Adriana Tafoya, 5 libros para el 2010.

Hemos pedido a nuestros autores y artistas ultramarinos que nos den una reseña de 5 libros que hayan leído este año y que les hayan gustado. estos son los libros que Adriana Tafoya ha escogido:

Los libros favoritos de Adriana Tafoya, en el 2010:

La semilla desnuda. 90 poetas. Poesía viva de México. (Ediciones Poetas en Construcción/IMC, 2010), compilada por Santos Velázquez, Porfirio García Trejo y Kuitlauak Macías.
Es una muestra antológica, importante por ser descentralizada, es decir,
no está concebida con la visión estética de un solo grupo, pues incluye a poetas de diversas generaciones y diferentes partes de la República Mexicana, bajo la condición de que estuvieran vivos. Puedo decir que la compilación tiene más de un 90% de calidad comprobada en sus poemas, pues aunque el lector encuentre aquí poetas que no sean de su gusto, es innegable su nivel poético. Por dar ejemplo, de los más sobresalientes, menciono a Hugo Gutiérrez Vega, Salvador Alcocer, María Baranda, Ricardo Castillo, Rubén Bonifaz Nuño, Isabel Fraire, José Emilio Pacheco, Elva Macías, Mirtha Luz Pérez Robledo, Max Rojas y Gabriel Zaid, entre otros poetas más recientes de comprobada eficacia.

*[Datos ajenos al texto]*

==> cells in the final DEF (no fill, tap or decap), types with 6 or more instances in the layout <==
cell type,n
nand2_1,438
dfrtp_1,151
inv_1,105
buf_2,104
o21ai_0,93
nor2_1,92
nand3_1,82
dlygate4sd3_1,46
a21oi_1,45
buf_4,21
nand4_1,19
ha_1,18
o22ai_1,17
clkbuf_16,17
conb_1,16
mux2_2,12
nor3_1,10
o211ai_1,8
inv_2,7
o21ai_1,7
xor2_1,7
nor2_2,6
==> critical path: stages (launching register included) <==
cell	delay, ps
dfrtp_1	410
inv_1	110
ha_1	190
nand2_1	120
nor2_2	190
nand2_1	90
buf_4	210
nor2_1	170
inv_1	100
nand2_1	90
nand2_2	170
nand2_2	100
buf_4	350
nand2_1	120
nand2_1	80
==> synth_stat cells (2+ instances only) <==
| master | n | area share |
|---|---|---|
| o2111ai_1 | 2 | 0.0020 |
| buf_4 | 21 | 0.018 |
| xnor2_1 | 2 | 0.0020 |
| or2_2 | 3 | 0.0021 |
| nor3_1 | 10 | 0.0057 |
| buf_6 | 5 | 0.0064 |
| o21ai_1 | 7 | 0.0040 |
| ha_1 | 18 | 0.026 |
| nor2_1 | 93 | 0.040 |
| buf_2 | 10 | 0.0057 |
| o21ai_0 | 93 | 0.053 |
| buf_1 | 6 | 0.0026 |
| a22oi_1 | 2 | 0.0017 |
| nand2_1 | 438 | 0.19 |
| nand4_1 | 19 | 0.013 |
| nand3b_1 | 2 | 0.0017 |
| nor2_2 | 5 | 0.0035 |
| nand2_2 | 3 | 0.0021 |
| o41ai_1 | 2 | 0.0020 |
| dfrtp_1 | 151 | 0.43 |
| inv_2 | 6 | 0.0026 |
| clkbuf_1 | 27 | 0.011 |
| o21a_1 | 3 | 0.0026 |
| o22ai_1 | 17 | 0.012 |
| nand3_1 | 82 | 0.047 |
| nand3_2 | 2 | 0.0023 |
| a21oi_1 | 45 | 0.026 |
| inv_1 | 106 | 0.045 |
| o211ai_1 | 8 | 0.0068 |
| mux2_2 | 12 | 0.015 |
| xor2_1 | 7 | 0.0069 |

El filo de las mariposas (Editorial Letras de Pasto Verde, 2009. Colección El Celta Miserable), de Argentina Casanova.
Es un poemario que recomiendo por entregar desde un feminismo fresco una poesía elegante y llena de irónica belleza, comparto algunos versos: “en el fondo de la tinaja roja tímida duerme / la frialdad de los manantiales,/en cada gota en el jarrón del barro/en cada sorbo que ahí reposa: la noche” o “este vientre forma de nuez,/—aunque pequeño—/guarda un escritor, un ingeniero,/un arquitecto, una feminista/quizá hasta un cura”.

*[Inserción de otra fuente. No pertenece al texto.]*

--- src/tkrr_pkg.sv ---
// Constants shared by the touch key result and configuration block.
// Assumes a single 10 MHz system clock and a byte-wide register port.
package tkrr_pkg;
	localparam int unsigned NUM_KEYS = 16;
	localparam logic [7:0] ADDR_OP_MODE = 8'h0b;
	localparam logic [7:0] ADDR_CONFIRM = 8'h0f;
	localparam logic [7:0] ADDR_GROUP_FIRST = 8'h1b;
	localparam logic [7:0] ADDR_GROUP_LAST = 8'h1e;
	localparam logic [7:0] ADDR_ENABLE_LOW = 8'h1f;
	localparam logic [7:0] ADDR_ENABLE_HIGH = 8'h20;
	localparam logic [7:0] ADDR_NOISE_FIRST = 8'h21;
	localparam logic [7:0] ADDR_NOISE_LAST = 8'h30;
	localparam logic [7:0] ADDR_MASK_LOW = 8'h31;
	localparam logic [7:0] ADDR_MASK_HIGH = 8'h32;
	localparam logic [7:0] ADDR_PRESS_FIRST = 8'h33;
	localparam logic [7:0] ADDR_PRESS_LAST = 8'h42;
	localparam logic [7:0] ADDR_RAW_FIRST = 8'h43;
	localparam logic [7:0] ADDR_RAW_LAST = 8'h62;
	localparam logic [7:0] ADDR_FAULT = 8'h63;
	localparam logic [7:0] ADDR_POSITION = 8'h64;
	localparam logic [7:0] ADDR_FLAGS_HIGH = 8'h65;
	localparam logic [7:0] ADDR_FLAGS_LOW = 8'h66;
	localparam logic [7:0] RST_ENABLE = 8'hff;
	localparam logic [7:0] RST_MASK = 8'hff;
	localparam logic [7:0] RST_NOISE = 8'h20;
	localparam logic [7:0] RST_PRESS = 8'h30;
	localparam logic [7:0] RST_ZERO = 8'h00;
	localparam logic [7:0] FAULT_POWER_ON = 8'h02;
	localparam logic [7:0] FAULT_CLEAR_WDOG = 8'h01;
	localparam logic [7:0] FAULT_NONE = 8'h00;
	localparam int unsigned CONFIRM_W = 3;
	localparam logic [7:0] SLIDER_STEP = 8'h10;
	typedef enum logic [1:0] {
		TKRR_GROUP_FREE = 2'b00,
		TKRR_GROUP_EXCL_A = 2'b01,
		TKRR_GROUP_EXCL_B = 2'b10,
		TKRR_GROUP_SLIDER = 2'b11
	} tkrr_group_type;
endpackage

--- src/tkrr_key_debounce.sv ---
// One key's touch qualifier: consecutive-reading confirmation plus
// release hysteresis against the noise limit. Fed once per reading.
`timescale 1ns/10ps
module tkrr_key_debounce
	import tkrr_pkg::*;
(
	input wire logic sys_clk_i,
	input wire logic rst_i,
	input wire logic enable_i,
	input wire logic sample_i,
	input wire logic [15:0] delta_i,
	input wire logic [7:0] press_limit_i,
	input wire logic [7:0] noise_limit_i,
	input wire logic [CONFIRM_W-1:0] confirm_i,
	output logic touched_o
);
	logic [CONFIRM_W-1:0] count;
	logic [CONFIRM_W-1:0] next_count;
	logic touched;
	logic next_touched;
	logic crossing;
	logic quiet;

	assign crossing = delta_i > {8'h00, press_limit_i};
	assign quiet = delta_i < {8'h00, noise_limit_i};
	assign touched_o = touched;

	always_comb begin
		next_count = count;
		next_touched = touched;
		if (!enable_i) begin
			next_count = '0;
			next_touched = 1'b0;
		end else if (sample_i) begin
			if (crossing) begin
				if (count >= confirm_i) begin
					next_touched = 1'b1;
				end else begin
					next_count = count + 1'b1;
				end
			end else begin
				next_count = '0;
				if (quiet || !touched) begin
					next_touched = 1'b0;
				end
			end
		end
	end

	always_ff @(posedge sys_clk_i) begin
		if (rst_i) begin
			count <= '0;
			touched <= 1'b0;
		end else begin
			count <= next_count;
			touched <= next_touched;
		end
	end
endmodule

--- src/tkrr_group_resolve.sv ---
// Applies the per-group reporting policy to qualified touches and
// derives the slider coordinate. Purely combinational.
`timescale 1ns/10ps
module tkrr_group_resolve
	import tkrr_pkg::*;
(
	input wire logic [NUM_KEYS-1:0] qualified_i,
	input wire logic [2*NUM_KEYS-1:0] group_i,
	output logic [NUM_KEYS-1:0] reported_o,
	output logic slider_touch_o,
	output logic [7:0] slider_pos_o
);
	always_comb begin
		logic taken_a;
		logic taken_b;
		logic [7:0] rank;
		tkrr_group_type grp;
		taken_a = 1'b0;
		taken_b = 1'b0;
		rank = 8'h00;
		grp = TKRR_GROUP_FREE;
		reported_o = '0;
		slider_touch_o = 1'b0;
		slider_pos_o = 8'h00;
		for (int k = 0; k < NUM_KEYS; k++) begin
			grp = tkrr_group_type'(group_i[2*k +: 2]);
			unique case (grp)
				TKRR_GROUP_FREE: begin
					reported_o[k] = qualified_i[k];
				end
				TKRR_GROUP_EXCL_A: begin
					reported_o[k] = qualified_i[k] && !taken_a;
					taken_a = taken_a || qualified_i[k];
				end
				TKRR_GROUP_EXCL_B: begin
					reported_o[k] = qualified_i[k] && !taken_b;
					taken_b = taken_b || qualified_i[k];
				end
				TKRR_GROUP_SLIDER: begin
					reported_o[k] = qualified_i[k];
					if (qualified_i[k] && !slider_touch_o) begin
						slider_touch_o = 1'b1;
						slider_pos_o = 8'(rank * SLIDER_STEP);
					end
					rank = rank + 8'h01;
				end
			endcase
		end
	end
endmodule

--- src/tkrr_touch_key_regs.sv ---
// Top of the touch key result and configuration block: register file,
// measurement scan order, raw data store and data ready request pin.
// Assumes the serial front end presents byte accesses on sys_clk_i and
// the analog engine answers each request with one done pulse.
`timescale 1ns/10ps
module tkrr_touch_key_regs
	import tkrr_pkg::*;
(
	input wire logic sys_clk_i,
	input wire logic rst_i,
	input wire logic master_clear_reset_n_i,
	input wire logic watchdog_event_i,
	input wire logic [7:0] reg_addr_i,
	input wire logic reg_wr_i,
	input wire logic [7:0] reg_wdata_i,
	input wire logic reg_rd_i,
	output logic [7:0] reg_rdata_o,
	output logic meas_req_o,
	output logic [3:0] meas_key_o,
	input wire logic meas_done_i,
	input wire logic [15:0] meas_raw_i,
	input wire logic [15:0] meas_delta_i,
	output logic ready_request_low_o
);
	logic master_clear_reset_meta;
	logic master_clear_reset_sync;
	logic core_rst;

	logic [7:0] op_mode;
	logic [7:0] next_op_mode;
	logic [CONFIRM_W-1:0] confirm;
	logic [CONFIRM_W-1:0] next_confirm;
	logic [2*NUM_KEYS-1:0] group_codes;
	logic [2*NUM_KEYS-1:0] next_group_codes;
	logic [NUM_KEYS-1:0] key_enable;
	logic [NUM_KEYS-1:0] next_key_enable;
	logic [NUM_KEYS-1:0] request_mask;
	logic [NUM_KEYS-1:0] next_request_mask;
	logic [7:0] noise_limit [NUM_KEYS];
	logic [7:0] next_noise_limit [NUM_KEYS];
	logic [7:0] press_limit [NUM_KEYS];
	logic [7:0] next_press_limit [NUM_KEYS];
	logic [15:0] raw_data [NUM_KEYS];
	logic [15:0] next_raw_data [NUM_KEYS];
	logic [7:0] fault_code_field;
	logic [7:0] next_fault_code_field;

	logic [3:0] scan_key;
	logic [3:0] next_scan_key;
	logic [NUM_KEYS-1:0] qualified;
	logic [NUM_KEYS-1:0] reported;
	logic [NUM_KEYS-1:0] reported_prev;
	logic slider_touch;
	logic [7:0] slider_pos_now;
	logic [7:0] slider_position;
	logic [7:0] next_slider_position;
	logic data_ready_request;
	logic next_data_ready_request;
	logic [7:0] rdata;
	logic [7:0] next_rdata;
	logic change_event;
	logic flags_read;

	// low pin holds core in reset
	always_ff @(posedge sys_clk_i) begin
		if (rst_i) begin
			master_clear_reset_meta <= 1'b1;
			master_clear_reset_sync <= 1'b1;
		end else begin
			master_clear_reset_meta <= master_clear_reset_n_i;
			master_clear_reset_sync <= master_clear_reset_meta;
		end
	end
	assign core_rst = rst_i || !master_clear_reset_sync;

	// Register writes
	always_comb begin
		logic [7:0] idx;
		idx = 8'h00;
		next_op_mode = op_mode;
		next_confirm = confirm;
		next_group_codes = group_codes;
		next_key_enable = key_enable;
		next_request_mask = request_mask;
		next_noise_limit = noise_limit;
		next_press_limit = press_limit;
		if (reg_wr_i) begin
			if (reg_addr_i == ADDR_OP_MODE) begin
				next_op_mode = reg_wdata_i;
			end
			if (reg_addr_i == ADDR_CONFIRM) begin
				next_confirm = reg_wdata_i[CONFIRM_W-1:0];
			end
			if (reg_addr_i >= ADDR_GROUP_FIRST && reg_addr_i <= ADDR_GROUP_LAST) begin
				idx = reg_addr_i - ADDR_GROUP_FIRST;
				next_group_codes[8*idx[1:0] +: 8] = reg_wdata_i;
			end
			if (reg_addr_i == ADDR_ENABLE_LOW) begin
				next_key_enable[7:0] = reg_wdata_i;
			end
			if (reg_addr_i == ADDR_ENABLE_HIGH) begin
				next_key_enable[15:8] = reg_wdata_i;
			end
			if (reg_addr_i == ADDR_MASK_LOW) begin
				next_request_mask[7:0] = reg_wdata_i;
			end
			if (reg_addr_i == ADDR_MASK_HIGH) begin
				next_request_mask[15:8] = reg_wdata_i;
			end
			if (reg_addr_i >= ADDR_NOISE_FIRST && reg_addr_i <= ADDR_NOISE_LAST) begin
				idx = reg_addr_i - ADDR_NOISE_FIRST;
				next_noise_limit[idx[3:0]] = reg_wdata_i;
			end
			if (reg_addr_i >= ADDR_PRESS_FIRST && reg_addr_i <= ADDR_PRESS_LAST) begin
				idx = reg_addr_i - ADDR_PRESS_FIRST;
				next_press_limit[idx[3:0]] = reg_wdata_i;
			end
		end
	end

	always_ff @(posedge sys_clk_i) begin
		if (core_rst) begin
			op_mode <= RST_ZERO;
			confirm <= '0;
			group_codes <= '0;
			key_enable <= {RST_ENABLE, RST_ENABLE};
			request_mask <= {RST_MASK, RST_MASK};
			for (int k = 0; k < NUM_KEYS; k++) begin
				noise_limit[k] <= RST_NOISE;
				press_limit[k] <= RST_PRESS;
			end
		end else begin
			op_mode <= next_op_mode;
			confirm <= next_confirm;
			group_codes <= next_group_codes;
			key_enable <= next_key_enable;
			request_mask <= next_request_mask;
			noise_limit <= next_noise_limit;
			press_limit <= next_press_limit;
		end
	end

	// Fault code: survives a pin reset so the cause stays visible
	always_comb begin
		next_fault_code_field = fault_code_field;
		if (reg_wr_i && reg_addr_i == ADDR_FAULT) begin
			next_fault_code_field = FAULT_NONE;
		end
		if (!master_clear_reset_sync || watchdog_event_i) begin
			next_fault_code_field = FAULT_CLEAR_WDOG;
		end
	end

	always_ff @(posedge sys_clk_i) begin
		if (rst_i) begin
			fault_code_field <= FAULT_POWER_ON;
		end else begin
			fault_code_field <= next_fault_code_field;
		end
	end

	// Scan order and raw data capture
	always_comb begin
		logic found;
		logic [3:0] cand;
		found = 1'b0;
		cand = scan_key;
		next_scan_key = scan_key;
		next_raw_data = raw_data;
		if (meas_done_i && meas_req_o) begin
			next_raw_data[scan_key] = meas_raw_i;
		end
		if ((meas_done_i && meas_req_o) || !key_enable[scan_key]) begin
			for (int s = 1; s <= NUM_KEYS; s++) begin
				cand = 4'(scan_key + s);
				if (!found && key_enable[cand]) begin
					found = 1'b1;
					next_scan_key = cand;
				end
			end
		end
	end

	always_ff @(posedge sys_clk_i) begin
		if (core_rst) begin
			scan_key <= 4'h0;
			for (int k = 0; k < NUM_KEYS; k++) begin
				raw_data[k] <= 16'h0000;
			end
		end else begin
			scan_key <= next_scan_key;
			raw_data <= next_raw_data;
		end
	end

	// no request while current key disabled
	assign meas_req_o = key_enable[scan_key];
	assign meas_key_o = scan_key;

	genvar g;
	generate
		for (g = 0; g < NUM_KEYS; g++) begin : gen_key
			tkrr_key_debounce u_debounce (
				.sys_clk_i(sys_clk_i),
				.rst_i(core_rst),
				.enable_i(key_enable[g]),
				.sample_i(meas_done_i && meas_req_o && scan_key == 4'(g)),
				.delta_i(meas_delta_i),
				.press_limit_i(press_limit[g]),
				.noise_limit_i(noise_limit[g]),
				.confirm_i(confirm),
				.touched_o(qualified[g])
			);
		end
	endgenerate

	tkrr_group_resolve u_resolve (
		.qualified_i(qualified),
		.group_i(group_codes),
		.reported_o(reported),
		.slider_touch_o(slider_touch),
		.slider_pos_o(slider_pos_now)
	);

	assign change_event = |((reported ^ reported_prev) & request_mask);
	assign flags_read = reg_rd_i &&
		(reg_addr_i == ADDR_FLAGS_HIGH || reg_addr_i == ADDR_FLAGS_LOW);

	always_comb begin
		next_slider_position = slider_position;
		if (slider_touch) begin
			next_slider_position = slider_pos_now;
		end
		next_data_ready_request = data_ready_request;
		if (flags_read) begin
			next_data_ready_request = 1'b0;
		end
		if (change_event && op_mode == RST_ZERO) begin
			next_data_ready_request = 1'b1;
		end
		if (op_mode != RST_ZERO) begin
			next_data_ready_request = 1'b0;
		end
	end

	always_ff @(posedge sys_clk_i) begin
		if (core_rst) begin
			reported_prev <= '0;
			slider_position <= RST_ZERO;
			data_ready_request <= 1'b0;
		end else begin
			reported_prev <= reported;
			slider_position <= next_slider_position;
			data_ready_request <= next_data_ready_request;
		end
	end

	assign ready_request_low_o = !data_ready_request;

	// Read data, registered one cycle after the strobe
	always_comb begin
		logic [7:0] idx;
		idx = 8'h00;
		next_rdata = rdata;
		if (reg_rd_i) begin
			next_rdata = 8'h00;
			if (reg_addr_i == ADDR_OP_MODE) begin
				next_rdata = op_mode;
			end
			if (reg_addr_i == ADDR_CONFIRM) begin
				next_rdata = {{(8-CONFIRM_W){1'b0}}, confirm};
			end
			if (reg_addr_i >= ADDR_GROUP_FIRST && reg_addr_i <= ADDR_GROUP_LAST) begin
				idx = reg_addr_i - ADDR_GROUP_FIRST;
				next_rdata = group_codes[8*idx[1:0] +: 8];
			end
			if (reg_addr_i == ADDR_ENABLE_LOW) begin
				next_rdata = key_enable[7:0];
			end
			if (reg_addr_i == ADDR_ENABLE_HIGH) begin
				next_rdata = key_enable[15:8];
			end
			if (reg_addr_i >= ADDR_NOISE_FIRST && reg_addr_i <= ADDR_NOISE_LAST) begin
				idx = reg_addr_i - ADDR_NOISE_FIRST;
				next_rdata = noise_limit[idx[3:0]];
			end
			if (reg_addr_i == ADDR_MASK_LOW) begin
				next_rdata = request_mask[7:0];
			end
			if (reg_addr_i == ADDR_MASK_HIGH) begin
				next_rdata = request_mask[15:8];
			end
			if (reg_addr_i >= ADDR_PRESS_FIRST && reg_addr_i <= ADDR_PRESS_LAST) begin
				idx = reg_addr_i - ADDR_PRESS_FIRST;
				next_rdata = press_limit[idx[3:0]];
			end
			if (reg_addr_i >= ADDR_RAW_FIRST && reg_addr_i <= ADDR_RAW_LAST) begin
				idx = reg_addr_i - ADDR_RAW_FIRST;
				next_rdata = idx[0] ? raw_data[idx[4:1]][7:0] : raw_data[idx[4:1]][15:8];
			end
			if (reg_addr_i == ADDR_FAULT) begin
				next_rdata = fault_code_field;
			end
			if (reg_addr_i == ADDR_POSITION) begin
				next_rdata = slider_position;
			end
			if (reg_addr_i == ADDR_FLAGS_HIGH) begin
				next_rdata = reported[15:8];
			end
			if (reg_addr_i == ADDR_FLAGS_LOW) begin
				next_rdata = reported[7:0];
			end
		end
	end

	always_ff @(posedge sys_clk_i) begin
		if (core_rst) begin
			rdata <= 8'h00;
		end else begin
			rdata <= next_rdata;
		end
	end
	assign reg_rdata_o = rdata;
endmodule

No hay letras para escribir tu epitafio (Mezcalero Brothers, 2009), de Andrés Cisneros de la Cruz.

Es libro que da sorpresas o perplejidad en momentos, por la mezcla de un tono reflexivo y a la vez complejo, que en algunos lectores bien puede hacer brotar conflictos donde creía que no existían. Son recomendables “Poema de la oscura parábola”, “El equilibrista del puente”, “Soliloquio ante un cristal rayado por un ser desconocido”, “Decapitación de los tritones”, “El falo que todos llevamos dentro” y por supuesto el poema que da título al libro, donde el poeta aborda el rompimiento con el padre desde un enfoque novedoso.

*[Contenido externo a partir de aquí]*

--- src/verilog/isd_regs.vh ---
// Purpose: Offsets, field positions and constants for the interrupt split descriptor engine
// Assumes: APB with 32-bit data, one aligned word per register
// Notes: Definitions only
`ifndef ISD_REGS_VH
`define ISD_REGS_VH

// ****************************************
// Register byte offsets
// ****************************************
`define ISD_OFF_DESC_LO 12'h000
`define ISD_OFF_DESC_HI 12'h004
`define ISD_OFF_CTRL 12'h008
`define ISD_OFF_STAT 12'h00C
`define ISD_OFF_IRQ_STAT 12'h010
`define ISD_OFF_IRQ_MASK 12'h014
`define ISD_OFF_DECODE 12'h018
`define ISD_OFF_LEN 12'h01C

// ****************************************
// Descriptor field positions (64-bit word) and the microframe field position
// ****************************************
`define ISD_VALID_BIT 0
`define ISD_XFER_LSB 3
`define ISD_XFER_MSB 17
`define ISD_PKT_LSB 18
`define ISD_PKT_MSB 28
`define ISD_EP0_BIT 31
`define ISD_EPHI_LSB 32
`define ISD_EPHI_MSB 34
`define ISD_FADDR_LSB 35
`define ISD_FADDR_MSB 41
`define ISD_TOKEN_LSB 42
`define ISD_TOKEN_MSB 43
`define ISD_KIND_LSB 44
`define ISD_KIND_MSB 45
`define ISD_SPLIT_BIT 46
`define ISD_SPEED_LSB 48
`define ISD_SPEED_MSB 49
`define ISD_PORT_LSB 50
`define ISD_PORT_MSB 56
`define ISD_ACTIVE_BIT 63
`define ISD_UFRM_LSB 3
`define ISD_UFRM_MSB 7

// ****************************************
// Encodings and limits
// ****************************************
`define ISD_TOKEN_OUT 2'h0
`define ISD_TOKEN_IN 2'h1
`define ISD_SPEED_FULL 2'h0
`define ISD_SPEED_LOW 2'h2
`define ISD_FSLS_PKT_MAX 11'h040
`define ISD_XFER_MAX 15'h1000
`define ISD_B_MIN 5'h04
`define ISD_B_MAX 5'h10

// ****************************************
// Control and interrupt bit positions
// ****************************************
`define ISD_CTRL_START 0
`define ISD_CTRL_ABORT 1
`define ISD_EV_DONE 0
`define ISD_EV_FATAL 1
`define ISD_EV_BADLEN 2
`define ISD_EV_BADTOK 3
`define ISD_EV_W 4

`endif

--- src/verilog/isd_period.v ---
// Purpose: Polling period decode from the microframe field
// Assumes: Field value is b, period is 2^(b-1) microframes
// Notes: Registered output, one cycle latency
`timescale 1ns/10ps
`include "isd_regs.vh"

module isd_period (
  input wire clock,
  input wire rstn,
  input wire ce,
  input wire [4:0] b_val,
  output reg [15:0] period_q,
  output reg period_ok_q
);

  wire in_range;
  wire [4:0] shift_amt;

  // Only b from 4 to 16 is defined; others give zero period
  assign in_range = (b_val >= `ISD_B_MIN) && (b_val <= `ISD_B_MAX);
  assign shift_amt = b_val - 5'h01;

  // Period in microframes, 2^(b-1)
  always @(posedge clock or negedge rstn) begin
    if (!rstn) begin
      period_q <= 16'h0000;
      period_ok_q <= 1'b0;
    end else if (ce) begin
      period_q <= in_range ? (16'h0001 << shift_amt[3:0]) : 16'h0000;
      period_ok_q <= in_range;
    end
  end

endmodule // isd_period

Reflexiones sobre la poesía (Ediciones El Aduanero/VersoDestierro, 2008), de Enrique González Rojo Arthur.
Sigo acogiendo en mi mente este título, no sólo por la información que da sobre el Poeticismo (el movimiento de México menos explorado, que sucede a mediados del siglo XX, del cual fueron parte Eduardo Lizalde, Arturo González Cosío, Marco Antonio Montes de Oca y el autor), sino también por las aportaciones, más que reflexivas, filosóficas, sobre el oficio poético y la mecánica de la metáfora, entrando con profundidad en este tema. Ha sido un libro muy útil para mi trabajo literario.

Como dibujando las distancias (IPN, 1986), de Norma Bazúa.

Este libro de la escritora sinaloense me ha develado una poesía satírica bastante deseable, pues en México, casi no hay mujeres poetas que ocupen esta forma de composición, por su inherente mordacidad y crítica, que requiere mucho ingenio. Al entrar en poemas como el de Perra de caza mayor, me encuentro con una poeta poco común en las letras, que incita a buscar más obra creada por ella, pues se nota que no sólo corre el riesgo, sino que lo libra cabalmente.